START DATA SUPPLIED
`src/rtl/game_pkg.sv`:
```
// game_pkg: shared state, screen and colour types for the sprite controllers
package game_pkg;
  localparam int SCREEN_H = 720;
  typedef enum logic [1:0] {IDLE, SLIDE, BLINK, HOLD} state_t;
  typedef struct packed {
    logic [7:0] red;
    logic [7:0] green;
    logic [7:0] blue;
  } rgb_t;
endpackage

```
`src/rtl/vsync_tick.sv`:
```
// vsync_tick: one-cycle frame tick on the rising edge of v_sync, suppressed on the first cycle after reset
module vsync_tick (
  input  logic i_clk,
  input  logic i_rst,
  input  logic i_v_sync,
  output logic o_tick
);
  logic v_sync_q, armed;
  always_ff @(posedge i_clk or posedge i_rst)
    if (i_rst) begin
      v_sync_q <= 1'b0;
      armed    <= 1'b0;
    end else begin
      v_sync_q <= i_v_sync;
      armed    <= 1'b1;
    end
  // armed masks a v_sync that was already high while reset was held
  assign o_tick = armed & i_v_sync & ~v_sync_q;
endmodule

```
`src/rtl/finish_label_ctrl.sv`:
```
// finish_label_ctrl: slides the FINISH label in per frame, blinks it, holds it, and composites it over the background
module finish_label_ctrl
  import game_pkg::*;
#(
  parameter int unsigned LABEL_X       = 466,
  parameter int unsigned TARGET_Y      = 296,
  parameter int unsigned START_Y       = SCREEN_H,
  parameter int unsigned STEP_Y        = 8,
  parameter int unsigned BLINK_FRAMES  = 15,
  parameter int unsigned BLINK_TOGGLES = 6
) (
  input  logic        i_clk,
  input  logic        i_rst,
  input  logic        i_v_sync,
  input  logic        i_finish,
  input  logic        i_restart,
  input  logic        i_label_hit,
  input  logic [7:0]  i_label_red,
  input  logic [7:0]  i_label_green,
  input  logic [7:0]  i_label_blue,
  input  logic [7:0]  i_bg_red,
  input  logic [7:0]  i_bg_green,
  input  logic [7:0]  i_bg_blue,
  output logic [15:0] o_label_x,
  output logic [15:0] o_label_y,
  output logic        o_label_visible,
  output logic [7:0]  o_red,
  output logic [7:0]  o_green,
  output logic [7:0]  o_blue,
  output logic        o_busy,
  output logic        o_done
);
  state_t      state, state_nx;
  logic [15:0] y, y_nx, frame_cnt, frame_nx;
  logic [7:0]  tog, tog_nx;
  logic        vis, vis_nx, tick, landed, blink_wrap;
  logic [16:0] y_sub;
  rgb_t        rgb_q, label_rgb, bg_rgb;

  vsync_tick u_tick (
    .i_clk    (i_clk),
    .i_rst    (i_rst),
    .i_v_sync (i_v_sync),
    .o_tick   (tick)
  );

  // 17-bit subtract so an oversize step reads as underflow and clamps
  assign y_sub      = {1'b0, y} - 17'(STEP_Y);
  assign landed     = y_sub[16] || y_sub <= 17'(TARGET_Y);
  assign blink_wrap = frame_cnt == 16'(BLINK_FRAMES - 1);

  always_ff @(posedge i_clk or posedge i_rst)
    if (i_rst) begin
      state     <= IDLE;
      y         <= 16'(START_Y);
      vis       <= 1'b0;
      frame_cnt <= '0;
      tog       <= '0;
    end else begin
      state     <= state_nx;
      y         <= y_nx;
      vis       <= vis_nx;
      frame_cnt <= frame_nx;
      tog       <= tog_nx;
    end

  always_comb begin
    state_nx = state;
    y_nx     = y;
    vis_nx   = vis;
    frame_nx = frame_cnt;
    tog_nx   = tog;
    if (i_restart && state != IDLE) begin
      state_nx = IDLE;
      y_nx     = 16'(START_Y);
      vis_nx   = 1'b0;
      frame_nx = '0;
      tog_nx   = '0;
    end else begin
      case (state)
        IDLE: if (i_finish) begin
          state_nx = SLIDE;
          vis_nx   = 1'b1;
        end
        SLIDE: if (tick) begin
          y_nx = landed ? 16'(TARGET_Y) : y_sub[15:0];
          if (landed) begin
            state_nx = BLINK;
            frame_nx = '0;
            tog_nx   = '0;
          end
        end
        BLINK: if (tick) begin
          frame_nx = blink_wrap ? 16'd0 : frame_cnt + 16'd1;
          if (blink_wrap) begin
            vis_nx = ~vis;
            tog_nx = tog + 8'd1;
            if (tog_nx == 8'(BLINK_TOGGLES)) begin
              state_nx = HOLD;
              vis_nx   = 1'b1;
            end
          end
        end
        default: ;
      endcase
    end
  end

  always_comb begin
    o_busy = state != IDLE;
    o_done = state == HOLD;
  end

  assign label_rgb = {i_label_red, i_label_green, i_label_blue};
  assign bg_rgb    = {i_bg_red, i_bg_green, i_bg_blue};

  always_ff @(posedge i_clk or posedge i_rst)
    if (i_rst) rgb_q <= '0;
    else       rgb_q <= (vis && i_label_hit) ? label_rgb : bg_rgb;

  assign o_label_x       = 16'(LABEL_X);
  assign o_label_y       = y;
  assign o_label_visible = vis;
  assign o_red           = rgb_q.red;
  assign o_green         = rgb_q.green;
  assign o_blue          = rgb_q.blue;
endmodule
```
`config.mk`:
```
export PLATFORM = sky130hd
export DESIGN_NAME = finish_label_ctrl
export DESIGN_NICKNAME = d
export VERILOG_FILES = /design/src/rtl/game_pkg.sv /design/src/rtl/vsync_tick.sv /design/src/rtl/finish_label_ctrl.sv
export SDC_FILE = /design/constraint.sdc
export NUM_CORES = 1
export LEC_CHECK = 0
export ABC_AREA = 1
export CAP_MARGIN = 20
export CORE_UTILIZATION = 45
export DETAILED_ROUTE_END_ITERATION = 6
export DONT_BUFFER_PORTS = 1
export PLACE_DENSITY_LB_ADDON = 0.12
export SLEW_MARGIN = 10
export SYNTH_ARGS = -nofsm -noshare
export SYNTH_HDL_FRONTEND = slang
export SYNTH_SLANG_ARGS = --single-unit
```
`constraint.sdc`:
```
create_clock -name i_clk -period 3.45 [get_ports i_clk]
set_input_delay 0.345 -clock i_clk [delete_from_list [all_inputs] [get_ports i_clk]]
set_output_delay 0.345 -clock i_clk [all_outputs]
set_load 0.02 [all_outputs]
```
==> impl_metrics.json, run 1 <==
{
  "post-route-cell-area_sq_mm": 0.004218,
  "vias": 3071,
  "ys_seq_area_share_pct": 41.28,
  "fin_ws_ps": 509.1,
  "port_buffers": 0,
  "finalSetupTns_ps": 0,
  "met1_usage_pct": 23.79,
  "synth_top_area_share_pct": 38.67,
  "gp_congestion": 0.8600,
  "period_needed_ps": 2941,
  "cp_data_arrival_time_ps": 3210,
  "track_usage_pct": 18.57,
  "vdd_drop_max_v": 0.0003570,
  "use_met3_pct": 5.008,
  "seqPwrFrac_pct": 41.3,
  "fin_util_pct": 48.60,
  "cts_buffer_depth": 2,
  "row_count": 34,
  "yosys.area_share.simple_pct": 27.75,
  "clk_pin_slew_ps": 80,
  "drt-total-wl_microns": 8215,
  "antenna_found_initial": 0,
  "grt_max_degree": 37,
  "hold_path.class": "input port to asynchronous set/reset pin",
  "grt_pass1_vias": 2777,
  "min_period_over_period_pct": 85.24,
  "relSlewSlack_pct": 38.04,
  "clock_skew_ps": 10.62,
  "path_max_fanout": 15,
  "yosys.cell_count.top_type": "nand2_1",
  "setup_viol": 0,
  "cts_root_buf": "clkbuf_8",
  "netlist_area_sq_mm": 0.004013,
  "p_switching_uw": 1431,
  "synthTopCellsByArea": "dfrtp_1, nand2_1, mux2_2",
  "hold_viol_final": 9,
  "synth-adder-area-share_pct": 3.118,
  "fillers": 851,
  "n_antenna_cell": 0,
  "die_w_microns": 96.43,
  "wire_per_inst_microns": 13.60,
  "reg2reg_setup_slack_ps": 510,
  "synth_enable_flop_cells": 0,
  "io_pins": 113,
  "clockPowerShare_pct": 20.7,
  "share_comb_of_total_power_pct": 38.0,
  "synthArstFlopShare_pct": 100.0,
  "place_area_sq_mm": 0.004024,
  "cap_violations": 0,
  "cellPowerDensity_mw_per_mm2": 701.1,
  "r2r_cells": 13,
  "yosys.cell_types.count": 36,
  "die-area_sq_mm": 0.009299,
  "final_nets": 555,
  "swShare_pct": 48.38,
  "worstPathRequired_ps": 3720,
  "violations": "hold timing",
  "top_usage_layer": "met2",
  "synth_compound_area_share_pct": 8.263,
  "fp.coreArea_sq_mm": 0.008678,
  "die_h_microns": 96.43,
  "synth_common_cells": "nand2_1, dfrtp_1, inv_1",
  "synth_top_family_by_area": "simple AND/OR/NAND/NOR gates",
  "max_clock_freq_mhz": 340.0,
  "cts_num_sinks": 66,
  "drt_pass1_iterations": 6,
  "cp-start-kind": "register",
  "synthMuxAreaShare_pct": 6.735,
  "yosysTopAreaCell": "dfrtp_1",
  "yosys_warnings": 0,
  "slew_viol_final": 0,
  "ant_nets": 0,
  "p_leak_uw": 0.001907,
  "start_util_pct": 46.24,
  "ctsResizeCount": 0,
  "worst_pin_slew_ps": 927.2,
  "cts_inserted_buffers": 9,
  "whs_ps": -7.279,
  "power.total_uw": 2957,
  "synthXorXnorAreaFrac_pct": 2.183,
  "drive_gt1_share_pct": 19.15,
  "post-place-ws_ps": 538.6,
  "p_int_uw": 1526,
  "clock_latency_ps": 350,
  "drtIter0Drc": 145,
  "syn_inst": 488,
  "drc": 0,
  "avgSynthCellArea_sq_um": 8.223,
  "crit_path_end_kind": "register",
  "syn2layout_area_growth_pct": 5.114,
  "grt_pass1_wl_microns": 13160,
  "outcome": "complete, but fails checks",
  "cts_tree": "done",
  "rsz0062_at_grt": "no",
  "ys_ff_latch": 66,
  "viasPerCell": 5.084,
  "grt-ovfl-total": 0,
  "synth_flop_cell": "dfrtp_1",
  "htree_num_levels": 3,
  "gr-usage-met2_pct": 29.79,
  "dp_hpwl_microns": 5915,
  "worstSetupPathType": "register to register"
}
[sequential cells by signal, indices dropped and copies added (netlist names)]
signal,cells
frame_cnt,16
o_label_y,13
o_blue,8
o_green,8
o_red,8
tog,8
state,2
o_label_visible,1
u_tick.armed,1
u_tick.v_sync_q,1
[repair_timing]
item | in CTS | in global routing
hold buffers | 0 | 1
endpoints found under the hold margin | 0 | 1
buffers inserted | 0 | 0
[power groups by stage]
stage	registers (uW)	clock network, uW	logic, uW
2_1_floorplan	1190	0	1010
3_3_place_gp	1240	0	1120
3_5_place_dp	1230	0	1130
4_1_cts	1220	637	1130
5_1_grt	1240	664	1270
6_report	1220	611	1120
[path summary, 6_finish.rpt]
kind,start,end
setup / recovery,state[0]$_DFFE_PP0P_,o_label_y[14]$_DFFE_PP0P_
hold / removal,i_rst,o_blue[6]$_DFF_PP0_
setup reg to reg,state[0]$_DFFE_PP0P_,o_label_y[14]$_DFFE_PP0P_
hold reg to reg,tog[6]$_DFFE_PP0P_,tog[6]$_DFFE_PP0P_
max in group asynchronous,i_rst,o_label_y[7]$_DFFE_PP1P_
min in group i_clk,i_label_green[3],o_green[3]$_DFF_PP0_
[layout by cell type (no fill, tap or decap), types with 2 or more instances in the layout]
master	instances
nand2_1	108
dfrtp_1	62
inv_1	51
nor2_1	50
mux2_2	24
nand3_1	23
nand4_1	20
conb_1	20
o21ai_0	18
o21ai_2	17
nand2_2	10
ha_1	10
clkbuf_8	9
xor2_1	7
a21oi_1	7
inv_2	6
nor3_1	6
nor2_2	5
o21ai_1	5
nor2_4	4
dfstp_2	4
xnor2_1	3
nand3_2	3
nor4_1	3
clkinv_4	3
inv_6	3
nand3b_1	2
or2_2	2
buf_4	2
[critical path: stages, from the launching register on]
cell	delay (ps)
dfrtp_1	440
inv_1	110
ha_1	260
nor2_4	210
inv_2	170
o21ai_2	140
inv_2	60
nor2_2	390
inv_2	100
nor2_1	470
inv_2	100
nor2_4	190
inv_1	80
o21ai_1	140
[layout make-up]
type / instances / area [sq um] / share of cell area (%)
tap: 108 / 135.1 / 3.204
clock inverter: 7 / 60.06 / 1.424
inverter: 57 / 214.0 / 5.073
timing repair buffer: 3 / 25.02 / 0.5933
multi-input combinational: 354 / 2003 / 47.49
sequential: 66 / 1657 / 39.28
clock buffer: 9 / 123.9 / 2.937
[cells by family (layout without fill, tap and decap cells)]
logic type,Yosys count,count (layout)
AND/OR/NAND/NOR,239,239
buffers and inverters,86,76
flip-flops,66,66
AO/OA/AOI/OAI,51,51
multiplexers,24,24
adder cells (fa/ha/maj),10,10
XOR/XNOR,10,10
other,2,20
[layer usage]
| metal | vias up | share of wire [%] |
|---|---|---|
| met5 | - | 0 |
| met4 | 0 | 1.5 |
| met3 | 13 | 4.9 |
| met2 | 81 | 48 |
| met1 | 1435 | 46 |
| li1 | 1542 | - |
[metrics by stage]
stage / hold slack [ps] / cells
finish: -7.279 / 604
global route: 45.99 / 604
CTS: 1.813 / 603
detailed placement: 376.6 / 587
global placement: 376.6 / 587
floorplan: 376.4 / 506
Note: power is estimated with default switching activity, not from simulation.
==> inputs of run 2 (changes only) <==
--- a/config.mk
+++ b/config.mk
@@ -7,10 +7,11 @@
 export LEC_CHECK = 0
 export ABC_AREA = 1
 export CAP_MARGIN = 20
-export CORE_UTILIZATION = 45
+export CORE_UTILIZATION = 65
 export DETAILED_ROUTE_END_ITERATION = 6
 export DONT_BUFFER_PORTS = 1
 export PLACE_DENSITY_LB_ADDON = 0.12
+export SETUP_SLACK_MARGIN = 0.1
 export SLEW_MARGIN = 10
 export SYNTH_ARGS = -nofsm -noshare
 export SYNTH_HDL_FRONTEND = slang
==> run 2 against run 1 <==
  * Critical path type unchanged
  * Maximum frequency increased by 3.1%
  * The run still ends with hold timing left
  * Total power rose by 3.6%
  * Combinational power about the same
  * Clock power increased by 15%
  * Critical path depth is the same
  * First-iteration DRC count grew 3.4%
  * Cell count decreased by 5.5%
  * Global-route usage is 9.2 points higher
  * Design area decreased by 0.42%
  * Setup slack improved by 88 ps
==> impl_metrics.json, run 2 (synthesized netlist as in run 1, its figures left out) <==
{
  "outcome": "complete, but fails checks",
  "violations": "hold timing",
  "dp_hpwl_microns": 6156,
  "final_cell_mix": "nand2_1, dfrtp_1, inv_1",
  "grt-ovfl-total": 0,
  "cap_violations": 0,
  "clock_latency_ps": 360,
  "cp_slowest_cell": "nor2_1",
  "cts_root_buf": "clkbuf_8",
  "cellPowerDensity_mw_per_mm2": 729.1,
  "path_max_fanout": 15,
  "period_needed_ps": 2853,
  "cts_tree": "done",
  "grt_max_degree": 37,
  "port_buffers": 0,
  "clock_skew_ps": 10.13,
  "max_clock_freq_mhz": 350.5,
  "fp.coreArea_sq_mm": 0.005921,
  "viasPerCell": 5.520,
  "worstSetupPathType": "register to register",
  "drc": 0,
  "worst_pin_slew_ps": 967.4,
  "relSlewSlack_pct": 35.35,
  "cp_data_arrival_time_ps": 3140,
  "antenna_found_initial": 0,
  "slowest_delay_ps": 460,
  "drtIter0Drc": 150,
  "setup_viol": 0,
  "cts_inserted_buffers": 9,
  "drt-total-wl_microns": 8583,
  "p_leak_uw": 0.001919,
  "cts_num_sinks": 66,
  "vias": 3152,
  "vdd_drop_max_v": 0.0004629,
  "final_nets": 555,
  "die_w_microns": 80.57,
  "die-area_sq_mm": 0.006492,
  "layout.cells.most_common": "nand2_1",
  "grt_pass1_wl_microns": 13680,
  "crit_path_end_kind": "register",
  "crit_family": "simple AND/OR/NAND/NOR gates",
  "top_register": "frame_cnt",
  "grt_pass1_vias": 2999,
  "clk_pin_slew_ps": 90,
  "whs_ps": -24.20,
  "largest_reg_flops": 16,
  "rsz0062_at_grt": "no",
  "reg2reg_setup_slack_ps": 600,
  "path_cells": "inv_1, ha_1, nor2_4, inv_2, o21ai_2, inv_2, nor2_2, inv_2, nor2_1, inv_2, nor2_4, inv_1, o21ai_1",
  "syn2layout_area_growth_pct": 4.677,
  "worst_path_most_repeated_cell": "inv_2",
  "row_count": 28,
  "worstPathRequired_ps": 3730,
  "min_period_over_period_pct": 82.69,
  "drive_gt1_share_pct": 19.15,
  "ant_nets": 0,
  "cts_buffer_depth": 2,
  "io_pins": 113,
  "die_h_microns": 80.57,
  "start_util_pct": 67.77,
  "cp-start-kind": "register",
  "track_usage_pct": 27.76,
  "finalSetupTns_ps": 0,
  "slew_viol_final": 0,
  "hold_path.class": "input port to asynchronous set/reset pin",
  "htree_num_levels": 3,
  "n_antenna_cell": 0,
  "hold_viol_final": 34,
  "crit_buf_inv": 6,
  "gp_congestion": 0.9430,
  "wire_per_inst_microns": 15.03,
  "drt_pass1_iterations": 4
}
## run 2: changes by cell type in the layout (fill, tap and decap cells not counted), sizes merged
cell    previous run  this run
bufinv             0         1
clkinv             3         1
inv               60        61
## run 2: through the flow
stage               std cells  power [uW]  worst slack, ps  util [%]  instance area [sq um]
finish                    571        3062            597.3     70.94                   4200
global route              571        3266            284.3     70.94                   4200
CTS                       570        3061            587.4     70.77                   4190
detailed placement        554        2362            586.4     67.27                   3983
global placement          554        2318            625.9     67.27                   3983
floorplan                 506        2199             1353         -                   4080
## run 2: metal layers
metal  vias to the layer above  global-route usage (%)  routed length, microns
met3                        10                   8.750                     549
met2                        97                   46.95                    4322
met1                      1492                   33.36                    3613
li1                       1553                       -                       -
met4                         0                   8.929                      98
met5                         -                       0                       0
## run 2: worst register-to-register path: cells and delay by family (launching register included)
kind | cells | cell delay, ps
buffers and inverters | 6 | 610
adder cells (fa/ha/maj) | 1 | 260
AND/OR/NAND/NOR | 4 | 1250
AO/OA/AOI/OAI | 2 | 240
flip-flops | 1 | 430
## run 2: layout make-up
cell class | count | area, sq um
Fill cell | 474 | 1720
Clock buffer | 9 | 123.9
Multi-Input combinational cell | 354 | 2003
Timing Repair Buffer | 3 | 25.02
Tap cell | 75 | 93.84
Inverter | 57 | 214.0
Sequential cell | 66 | 1657
Clock inverter | 7 | 83.83
## run 2: timing repair
item	4_1_cts	5_1_grt
endpoints found under the setup margin	0	0
hold buffers	0	1
endpoints found under the hold margin	0	1
buffers inserted	0	0
resized for setup	0	0
## run 2: final timing paths
check | cells after the start | end | start
worst max register to register | 13 | o_label_y[11]$_DFFE_PP0P_ | state[0]$_DFFE_PP0P_
max in group asynchronous | 2 | o_label_y[6]$_DFFE_PP1P_ | i_rst
worst min register to register | 2 | tog[6]$_DFFE_PP0P_ | tog[6]$_DFFE_PP0P_
worst max-delay path | 13 | o_label_y[11]$_DFFE_PP0P_ | state[0]$_DFFE_PP0P_
worst min-delay path | 1 | o_green[3]$_DFF_PP0_ | i_rst
min in group i_clk | 1 | o_green[3]$_DFF_PP0_ | i_label_green[3]
## run 2: power by group
| part | switching (uW) | total [uW] | leakage, uW | internal (uW) |
|---|---|---|---|---|
| registers | 294 | 1220 | 0.000838 | 926 |
| clock network | 352 | 700 | 0.000103 | 347 |
| logic | 813 | 1140 | 0.000978 | 330 |
| total | 1460 | 3060 | 0.00192 | 1600 |
**config.mk**
```make
export PLATFORM = sky130hd
export DESIGN_NAME = pc_next_sel
export DESIGN_NICKNAME = d
export VERILOG_FILES = /design/src/rtl/pc_next_sel.sv
export SDC_FILE = /design/constraint.sdc
export NUM_CORES = 1
export LEC_CHECK = 0
export BUFFER_PORTS_ARGS = -buffer_cell sky130_fd_sc_hd__buf_4
export CAP_MARGIN = 0
export CELL_PAD_IN_SITES_DETAIL_PLACEMENT = 0
export CELL_PAD_IN_SITES_GLOBAL_PLACEMENT = 1
export CORE_AREA = 2 2 92 94
export CTS_CLUSTER_DIAMETER = 100
export DETAILED_ROUTE_END_ITERATION = 7
export DIE_AREA = 0 0 94 96
export PLACE_DENSITY_LB_ADDON = 0.1
export SYNTH_ARGS = -nofsm -noshare
export SYNTH_HDL_FRONTEND = slang
export SYNTH_SLANG_ARGS = --single-unit
export TNS_END_PERCENT = 10
```
**constraint.sdc**
```tcl
create_clock -name clk -period 2.88 [get_ports clk]
set_clock_uncertainty 0.15 [all_clocks]
set_input_delay 0.576 -clock clk [delete_from_list [all_inputs] [get_ports clk]]
set_output_delay 0.576 -clock clk [all_outputs]
set_load 0.01 [all_outputs]
```
**config.mk**
```make
export PLATFORM = sky130hd
export DESIGN_NAME = seven_seg_msg_ctrl
export DESIGN_NICKNAME = d
export VERILOG_FILES = /design/src/rtl/seven_seg_msg_ctrl.sv
export SDC_FILE = /design/constraint.sdc
export NUM_CORES = 1
export LEC_CHECK = 0
export CAP_MARGIN = 30
export CORE_MARGIN = 8
export CORE_UTILIZATION = 45
export DETAILED_ROUTE_END_ITERATION = 10
export PLACE_DENSITY = 0.68
export SLEW_MARGIN = 15
export SYNTH_ARGS = -nofsm -noshare
export SYNTH_HDL_FRONTEND = slang
export SYNTH_SLANG_ARGS = --single-unit
```
**constraint.sdc**
```tcl
create_clock -name clk -period 9.1 [get_ports clk]
set_clock_uncertainty 0.2 [all_clocks]
set_input_delay 1.82 -clock clk [delete_from_list [all_inputs] [get_ports clk]]
set_output_delay 1.82 -clock clk [all_outputs]
set_load 0.05 [all_outputs]
```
END DATA SUPPLIED
• _PROBLEM REQUIREMENTS_:
Work out how many lines in the records above contain the word "reset". State only that number.

• _OUTPUT FOR THIS TASK_:
4